_TASK INSTRUCTIONS_.
Which lines below contain "instances"? Copy every one of them.

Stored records
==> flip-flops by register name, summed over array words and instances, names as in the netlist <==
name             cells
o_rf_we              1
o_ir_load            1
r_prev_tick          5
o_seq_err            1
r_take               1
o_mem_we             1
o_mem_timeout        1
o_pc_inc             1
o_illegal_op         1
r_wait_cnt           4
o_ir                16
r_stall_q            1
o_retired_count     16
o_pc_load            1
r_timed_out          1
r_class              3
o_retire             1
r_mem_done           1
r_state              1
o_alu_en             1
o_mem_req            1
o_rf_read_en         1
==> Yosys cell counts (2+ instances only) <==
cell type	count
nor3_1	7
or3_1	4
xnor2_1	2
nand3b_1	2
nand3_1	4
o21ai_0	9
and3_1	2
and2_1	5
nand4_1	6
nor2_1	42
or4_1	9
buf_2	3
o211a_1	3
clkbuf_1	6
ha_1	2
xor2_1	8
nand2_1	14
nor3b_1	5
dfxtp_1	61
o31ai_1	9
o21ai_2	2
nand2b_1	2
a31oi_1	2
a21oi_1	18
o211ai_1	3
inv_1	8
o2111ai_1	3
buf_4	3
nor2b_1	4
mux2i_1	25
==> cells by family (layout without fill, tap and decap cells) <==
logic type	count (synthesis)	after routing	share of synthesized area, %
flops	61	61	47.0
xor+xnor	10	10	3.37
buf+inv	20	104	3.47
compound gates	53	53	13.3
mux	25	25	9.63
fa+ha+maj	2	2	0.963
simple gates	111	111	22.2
<file path="src/rtl/memout_page_reader.sv">
// memout_page_reader
// Reads back the output BRAM page that just finished filling and streams it out.
// The BRAM port-A write port is only observed, to count the entries written per page.
// At each BX boundary the completed page is read through port B into a 4-entry FIFO.
// The FIFO drives a valid/ready stream tagged with the BX of that page.
//
// Handshake: a word transfers in any cycle where out_valid && out_ready.
// While out_valid is high and out_ready is low, out_data and out_last stay stable.
// out_valid never drops until its word has transferred, except on a boundary flush.
module memout_page_reader #(
  parameter int DATA_WIDTH = 32,
  parameter int PAGE_AW    = 4,
  parameter int RD_LATENCY = 1
) (
  input  logic                  clk,
  input  logic                  reset,
  input  logic                  en_proc,
  input  logic [1:0]            bx_in,
  input  logic                  wr_ena,
  input  logic                  wr_wea,
  input  logic [PAGE_AW:0]      wr_addr,
  output logic                  rd_enb,
  output logic [PAGE_AW:0]      rd_addr,
  input  logic [DATA_WIDTH-1:0] rd_dout,
  output logic                  out_valid,
  input  logic                  out_ready,
  output logic [DATA_WIDTH-1:0] out_data,
  output logic                  out_last,
  output logic [1:0]            out_bx,
  output logic                  done,
  output logic                  overflow,
  output logic                  truncated
);

  // Count width holds 0..2^PAGE_AW inclusive, so a full page is distinguishable from empty.
  localparam int CW = PAGE_AW + 1;
  localparam logic [CW-1:0] CNT_MAX = CW'(2 ** PAGE_AW);

  typedef enum logic [1:0] {
    S_IDLE  = 2'd0,
    S_READ  = 2'd1,
    S_DRAIN = 2'd2
  } state_t;

  state_t r_state;
  state_t w_state_n;

  // Boundary tracking
  logic [1:0]          r_bx_q;
  logic                r_primed;
  logic                w_boundary;
  logic                w_start;

  // Write snooping and per-page counts
  logic [CW-1:0]       r_cnt [2];
  logic                w_wr;
  logic                w_wr_page;
  logic [1:0]          w_hit;
  logic [1:0]          w_clr;
  logic                w_sat_wr;
  logic                w_page_clash;
  logic [CW-1:0]       w_cur_len;
  logic                w_unused_ok;

  // Readout context
  logic                r_rd_page;
  logic [CW-1:0]       r_rd_len;
  logic [PAGE_AW-1:0]  r_idx;
  logic [1:0]          r_out_bx;
  logic                r_done;
  logic                r_overflow;
  logic                r_truncated;
  logic                w_issue;
  logic                w_done_n;
  logic                w_trunc_n;
  logic                w_last_idx;

  // Read-latency tracking: one valid/last bit per outstanding BRAM read
  logic [RD_LATENCY-1:0] r_pipe_vld;
  logic [RD_LATENCY-1:0] r_pipe_last;
  logic [1:0]            w_inflight;
  logic                  w_cap;
  logic                  w_cap_last;
  logic                  w_space;

  // Output FIFO
  logic [DATA_WIDTH-1:0] r_fifo_data [4];
  logic [3:0]            r_fifo_last;
  logic [1:0]            r_wr_ptr;
  logic [1:0]            r_rd_ptr;
  logic [2:0]            r_fifo_cnt;
  logic                  w_fifo_ne;
  logic                  w_pop;
  logic                  w_head_last;

  // Only the page bit of the snooped address matters for counting.
  assign w_unused_ok = &{1'b0, wr_addr[PAGE_AW-1:0]};

  assign w_boundary = en_proc && (bx_in != r_bx_q);
  assign w_start    = w_boundary && r_primed;

  assign w_wr      = wr_ena && wr_wea;
  assign w_wr_page = wr_addr[PAGE_AW];
  assign w_hit     = {w_wr && w_wr_page, w_wr && !w_wr_page};

  // The first boundary after reset clears both pages; later ones clear only the new page.
  assign w_clr = !w_boundary ? 2'b00 :
                 (!r_primed  ? 2'b11 : (bx_in[0] ? 2'b10 : 2'b01));

  assign w_cur_len = r_cnt[r_bx_q[0]];

  // A write to a full page that is not being cleared this cycle cannot be recorded.
  assign w_sat_wr = |(w_hit & ~w_clr & {(r_cnt[1] == CNT_MAX), (r_cnt[0] == CNT_MAX)});

  // Upstream must not write the page under readout; the boundary cycle hands the page back.
  assign w_page_clash = w_wr && (r_state != S_IDLE) && !w_boundary && (w_wr_page == r_rd_page);

  assign w_cap      = r_pipe_vld[RD_LATENCY-1];
  assign w_cap_last = r_pipe_last[RD_LATENCY-1];

  assign w_fifo_ne   = (r_fifo_cnt != 3'd0);
  assign w_pop       = w_fifo_ne && out_ready;
  assign w_head_last = r_fifo_last[r_rd_ptr];

  // Credit check: never have more FIFO words plus outstanding reads than FIFO entries.
  assign w_space    = ({1'b0, r_fifo_cnt} + {2'b00, w_inflight}) < 4'd4;
  assign w_last_idx = ({1'b0, r_idx} == (r_rd_len - CW'(1)));

  // Count outstanding BRAM reads
  always_comb begin
    w_inflight = 2'd0;
    for (int i = 0; i < RD_LATENCY; i++) begin
      w_inflight = w_inflight + {1'b0, r_pipe_vld[i]};
    end
  end

  // Next-state, read issue and pulse decode
  always_comb begin
    w_state_n = r_state;
    w_issue   = 1'b0;
    w_done_n  = 1'b0;
    w_trunc_n = 1'b0;
    case (r_state)
      S_IDLE: begin
        w_state_n = S_IDLE;
      end
      S_READ: begin
        if (w_space) begin
          w_issue = 1'b1;
          if (w_last_idx) begin
            w_state_n = S_DRAIN;
          end
        end
      end
      S_DRAIN: begin
        if (w_pop && w_head_last) begin
          w_state_n = S_IDLE;
          w_done_n  = 1'b1;
        end
      end
      default: begin
        w_state_n = S_IDLE;
      end
    endcase
    // A primed boundary overrides everything: abandon any page in progress, start the new one.
    if (w_start) begin
      w_issue   = 1'b0;
      w_trunc_n = (r_state != S_IDLE);
      w_done_n  = (w_cur_len == '0);
      w_state_n = (w_cur_len != '0) ? S_READ : S_IDLE;
    end
  end

  // FSM state register
  always_ff @(posedge clk) begin
    if (reset) begin
      r_state <= S_IDLE;
    end else begin
      r_state <= w_state_n;
    end
  end

  // BX history and priming
  always_ff @(posedge clk) begin
    if (reset) begin
      r_bx_q   <= bx_in;
      r_primed <= 1'b0;
    end else begin
      r_bx_q <= bx_in;
      if (w_boundary) begin
        r_primed <= 1'b1;
      end
    end
  end

  // Per-page entry counters, saturating at a full page
  always_ff @(posedge clk) begin
    if (reset) begin
      r_cnt[0] <= '0;
      r_cnt[1] <= '0;
    end else begin
      for (int p = 0; p < 2; p++) begin
        if (w_clr[p]) begin
          r_cnt[p] <= w_hit[p] ? CW'(1) : '0;
        end else if (w_hit[p] && (r_cnt[p] != CNT_MAX)) begin
          r_cnt[p] <= r_cnt[p] + CW'(1);
        end
      end
    end
  end

  // Readout context captured at each boundary; read index advances per issued read
  always_ff @(posedge clk) begin
    if (reset) begin
      r_rd_page <= 1'b0;
      r_rd_len  <= '0;
      r_out_bx  <= 2'd0;
      r_idx     <= '0;
    end else begin
      if (w_boundary) begin
        r_rd_page <= r_bx_q[0];
        r_rd_len  <= w_cur_len;
        r_out_bx  <= r_bx_q;
      end
      if (w_start) begin
        r_idx <= '0;
      end else if (w_issue) begin
        r_idx <= r_idx + PAGE_AW'(1);
      end
    end
  end

  // Status pulses and sticky overflow
  always_ff @(posedge clk) begin
    if (reset) begin
      r_done      <= 1'b0;
      r_truncated <= 1'b0;
      r_overflow  <= 1'b0;
    end else begin
      r_done      <= w_done_n;
      r_truncated <= w_trunc_n;
      if (w_sat_wr || w_page_clash) begin
        r_overflow <= 1'b1;
      end
    end
  end

  // Outstanding-read pipeline; a boundary discards every read still in flight
  if (RD_LATENCY == 1) begin : g_lat1
    always_ff @(posedge clk) begin
      if (reset || w_start) begin
        r_pipe_vld  <= '0;
        r_pipe_last <= '0;
      end else begin
        r_pipe_vld[0]  <= w_issue;
        r_pipe_last[0] <= w_issue && w_last_idx;
      end
    end
  end else begin : g_lat2
    always_ff @(posedge clk) begin
      if (reset || w_start) begin
        r_pipe_vld  <= '0;
        r_pipe_last <= '0;
      end else begin
        r_pipe_vld[0]  <= w_issue;
        r_pipe_last[0] <= w_issue && w_last_idx;
        r_pipe_vld[1]  <= r_pipe_vld[0];
        r_pipe_last[1] <= r_pipe_last[0];
      end
    end
  end

  // FIFO pointers, occupancy and last flags; flushed on a boundary
  always_ff @(posedge clk) begin
    if (reset || w_start) begin
      r_wr_ptr    <= 2'd0;
      r_rd_ptr    <= 2'd0;
      r_fifo_cnt  <= 3'd0;
      r_fifo_last <= 4'd0;
    end else begin
      if (w_cap) begin
        r_fifo_last[r_wr_ptr] <= w_cap_last;
        r_wr_ptr              <= r_wr_ptr + 2'd1;
      end
      if (w_pop) begin
        r_rd_ptr <= r_rd_ptr + 2'd1;
      end
      r_fifo_cnt <= r_fifo_cnt + {2'b00, w_cap} - {2'b00, w_pop};
    end
  end

  // FIFO data storage captures BRAM data as each read returns
  always_ff @(posedge clk) begin
    if (w_cap && !w_start) begin
      r_fifo_data[r_wr_ptr] <= rd_dout;
    end
  end

  assign rd_enb    = w_issue;
  assign rd_addr   = {r_rd_page, r_idx};
  assign out_valid = w_fifo_ne;
  assign out_data  = w_fifo_ne ? r_fifo_data[r_rd_ptr] : '0;
  assign out_last  = w_fifo_ne && w_head_last;
  assign out_bx    = r_out_bx;
  assign done      = r_done;
  assign overflow  = r_overflow;
  assign truncated = r_truncated;

endmodule

</file>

_WORKED SOLUTION_.
==> flip-flops by register name, summed over array words and instances, names as in the netlist <==
==> Yosys cell counts (2+ instances only) <==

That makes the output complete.